▶ **EXERCISE DESCRIPTION**: Find the line with "Clock transition at" and the line with "Layout cells sized" in the entries below; output exactly those two lines, every line between them, and no others.

--------------------

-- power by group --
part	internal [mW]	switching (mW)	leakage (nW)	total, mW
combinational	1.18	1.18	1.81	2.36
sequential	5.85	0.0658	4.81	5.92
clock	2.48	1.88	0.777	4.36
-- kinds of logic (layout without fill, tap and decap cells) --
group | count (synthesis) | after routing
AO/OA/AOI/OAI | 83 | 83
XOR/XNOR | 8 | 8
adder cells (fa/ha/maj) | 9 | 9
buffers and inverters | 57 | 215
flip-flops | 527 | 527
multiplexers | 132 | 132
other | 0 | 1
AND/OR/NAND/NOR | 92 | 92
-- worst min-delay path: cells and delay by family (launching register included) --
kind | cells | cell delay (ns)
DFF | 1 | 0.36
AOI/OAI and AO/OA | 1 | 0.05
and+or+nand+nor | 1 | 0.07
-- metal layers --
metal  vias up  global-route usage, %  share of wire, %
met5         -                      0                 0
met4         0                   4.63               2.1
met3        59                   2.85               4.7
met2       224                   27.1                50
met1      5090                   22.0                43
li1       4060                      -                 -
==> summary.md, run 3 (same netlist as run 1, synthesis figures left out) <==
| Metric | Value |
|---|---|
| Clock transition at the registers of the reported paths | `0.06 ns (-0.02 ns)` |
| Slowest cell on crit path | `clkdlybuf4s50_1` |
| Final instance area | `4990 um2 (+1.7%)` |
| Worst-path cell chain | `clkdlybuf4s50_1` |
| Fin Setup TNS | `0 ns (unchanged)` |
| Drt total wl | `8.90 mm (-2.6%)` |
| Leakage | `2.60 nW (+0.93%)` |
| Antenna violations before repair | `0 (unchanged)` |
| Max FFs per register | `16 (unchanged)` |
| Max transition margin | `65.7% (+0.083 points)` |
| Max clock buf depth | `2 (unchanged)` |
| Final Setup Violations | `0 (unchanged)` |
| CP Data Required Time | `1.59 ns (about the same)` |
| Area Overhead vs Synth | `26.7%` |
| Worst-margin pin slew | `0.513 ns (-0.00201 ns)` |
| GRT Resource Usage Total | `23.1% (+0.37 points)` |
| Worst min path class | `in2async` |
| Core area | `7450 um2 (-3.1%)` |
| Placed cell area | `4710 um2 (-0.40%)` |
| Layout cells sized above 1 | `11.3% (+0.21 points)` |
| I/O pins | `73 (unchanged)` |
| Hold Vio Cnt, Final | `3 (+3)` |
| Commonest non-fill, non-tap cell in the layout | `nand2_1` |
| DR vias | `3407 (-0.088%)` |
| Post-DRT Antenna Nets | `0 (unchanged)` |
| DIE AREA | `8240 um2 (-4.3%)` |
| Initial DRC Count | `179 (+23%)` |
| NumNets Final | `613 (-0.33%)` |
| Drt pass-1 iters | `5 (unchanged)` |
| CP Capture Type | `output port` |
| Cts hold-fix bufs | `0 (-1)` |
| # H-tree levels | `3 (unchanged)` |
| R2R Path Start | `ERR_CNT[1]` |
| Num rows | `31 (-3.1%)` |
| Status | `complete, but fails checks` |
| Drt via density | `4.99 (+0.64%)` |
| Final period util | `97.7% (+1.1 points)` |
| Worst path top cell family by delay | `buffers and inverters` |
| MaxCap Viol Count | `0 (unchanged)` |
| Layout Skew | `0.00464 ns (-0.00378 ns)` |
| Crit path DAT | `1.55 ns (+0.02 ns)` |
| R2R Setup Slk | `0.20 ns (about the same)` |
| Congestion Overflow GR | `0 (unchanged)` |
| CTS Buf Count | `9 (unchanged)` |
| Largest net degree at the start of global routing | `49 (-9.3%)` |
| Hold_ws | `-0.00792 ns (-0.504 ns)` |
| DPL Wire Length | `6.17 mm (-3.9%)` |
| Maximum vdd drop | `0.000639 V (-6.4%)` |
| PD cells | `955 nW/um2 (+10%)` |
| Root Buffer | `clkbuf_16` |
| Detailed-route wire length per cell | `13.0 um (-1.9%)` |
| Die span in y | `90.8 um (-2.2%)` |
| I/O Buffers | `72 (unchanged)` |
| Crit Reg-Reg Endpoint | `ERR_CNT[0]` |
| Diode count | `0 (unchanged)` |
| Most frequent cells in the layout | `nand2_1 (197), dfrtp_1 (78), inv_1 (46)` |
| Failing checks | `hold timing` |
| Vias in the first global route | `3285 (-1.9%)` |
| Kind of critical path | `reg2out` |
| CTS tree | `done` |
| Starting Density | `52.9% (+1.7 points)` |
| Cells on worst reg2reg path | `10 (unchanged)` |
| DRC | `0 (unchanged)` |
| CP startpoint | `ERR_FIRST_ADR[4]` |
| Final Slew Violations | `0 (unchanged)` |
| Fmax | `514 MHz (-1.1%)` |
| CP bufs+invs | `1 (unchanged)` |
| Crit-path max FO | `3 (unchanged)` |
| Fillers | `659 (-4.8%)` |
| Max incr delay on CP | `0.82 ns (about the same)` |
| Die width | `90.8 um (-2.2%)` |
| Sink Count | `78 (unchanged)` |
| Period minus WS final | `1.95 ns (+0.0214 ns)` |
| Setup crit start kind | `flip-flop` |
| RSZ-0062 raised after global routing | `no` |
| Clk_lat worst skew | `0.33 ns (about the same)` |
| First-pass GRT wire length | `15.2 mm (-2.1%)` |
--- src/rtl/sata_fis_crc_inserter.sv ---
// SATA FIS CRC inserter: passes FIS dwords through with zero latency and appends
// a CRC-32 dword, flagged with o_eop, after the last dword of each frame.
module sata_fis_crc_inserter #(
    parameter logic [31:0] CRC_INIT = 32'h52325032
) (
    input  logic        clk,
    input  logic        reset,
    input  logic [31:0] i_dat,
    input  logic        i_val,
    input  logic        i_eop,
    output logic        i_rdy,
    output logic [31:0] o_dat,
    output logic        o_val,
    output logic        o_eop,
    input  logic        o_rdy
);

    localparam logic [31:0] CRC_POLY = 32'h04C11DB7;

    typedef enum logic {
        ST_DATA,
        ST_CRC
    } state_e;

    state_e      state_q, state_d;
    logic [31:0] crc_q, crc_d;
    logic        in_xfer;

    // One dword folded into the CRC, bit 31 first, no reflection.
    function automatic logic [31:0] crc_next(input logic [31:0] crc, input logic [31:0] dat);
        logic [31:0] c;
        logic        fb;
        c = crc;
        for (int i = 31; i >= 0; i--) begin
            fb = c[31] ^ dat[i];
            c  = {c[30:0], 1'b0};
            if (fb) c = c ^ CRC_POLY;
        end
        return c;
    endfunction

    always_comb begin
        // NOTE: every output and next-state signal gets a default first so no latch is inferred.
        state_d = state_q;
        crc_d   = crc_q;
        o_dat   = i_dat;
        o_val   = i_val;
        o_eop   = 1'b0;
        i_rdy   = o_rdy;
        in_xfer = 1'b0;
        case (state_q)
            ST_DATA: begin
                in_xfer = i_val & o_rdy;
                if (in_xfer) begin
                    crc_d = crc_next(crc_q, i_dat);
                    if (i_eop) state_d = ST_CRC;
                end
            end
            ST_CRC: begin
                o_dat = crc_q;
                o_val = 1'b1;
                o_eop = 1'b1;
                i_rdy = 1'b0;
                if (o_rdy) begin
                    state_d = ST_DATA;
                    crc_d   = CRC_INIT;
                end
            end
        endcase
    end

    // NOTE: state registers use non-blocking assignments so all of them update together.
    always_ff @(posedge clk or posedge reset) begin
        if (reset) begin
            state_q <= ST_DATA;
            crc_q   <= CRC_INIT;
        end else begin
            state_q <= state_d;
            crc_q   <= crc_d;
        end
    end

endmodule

--------------------

▶ **ANSWER TO THIS PROBLEM**:
| Clock transition at the registers of the reported paths | `0.06 ns (-0.02 ns)` |
| Slowest cell on crit path | `clkdlybuf4s50_1` |
| Final instance area | `4990 um2 (+1.7%)` |
| Worst-path cell chain | `clkdlybuf4s50_1` |
| Fin Setup TNS | `0 ns (unchanged)` |
| Drt total wl | `8.90 mm (-2.6%)` |
| Leakage | `2.60 nW (+0.93%)` |
| Antenna violations before repair | `0 (unchanged)` |
| Max FFs per register | `16 (unchanged)` |
| Max transition margin | `65.7% (+0.083 points)` |
| Max clock buf depth | `2 (unchanged)` |
| Final Setup Violations | `0 (unchanged)` |
| CP Data Required Time | `1.59 ns (about the same)` |
| Area Overhead vs Synth | `26.7%` |
| Worst-margin pin slew | `0.513 ns (-0.00201 ns)` |
| GRT Resource Usage Total | `23.1% (+0.37 points)` |
| Worst min path class | `in2async` |
| Core area | `7450 um2 (-3.1%)` |
| Placed cell area | `4710 um2 (-0.40%)` |
| Layout cells sized above 1 | `11.3% (+0.21 points)` |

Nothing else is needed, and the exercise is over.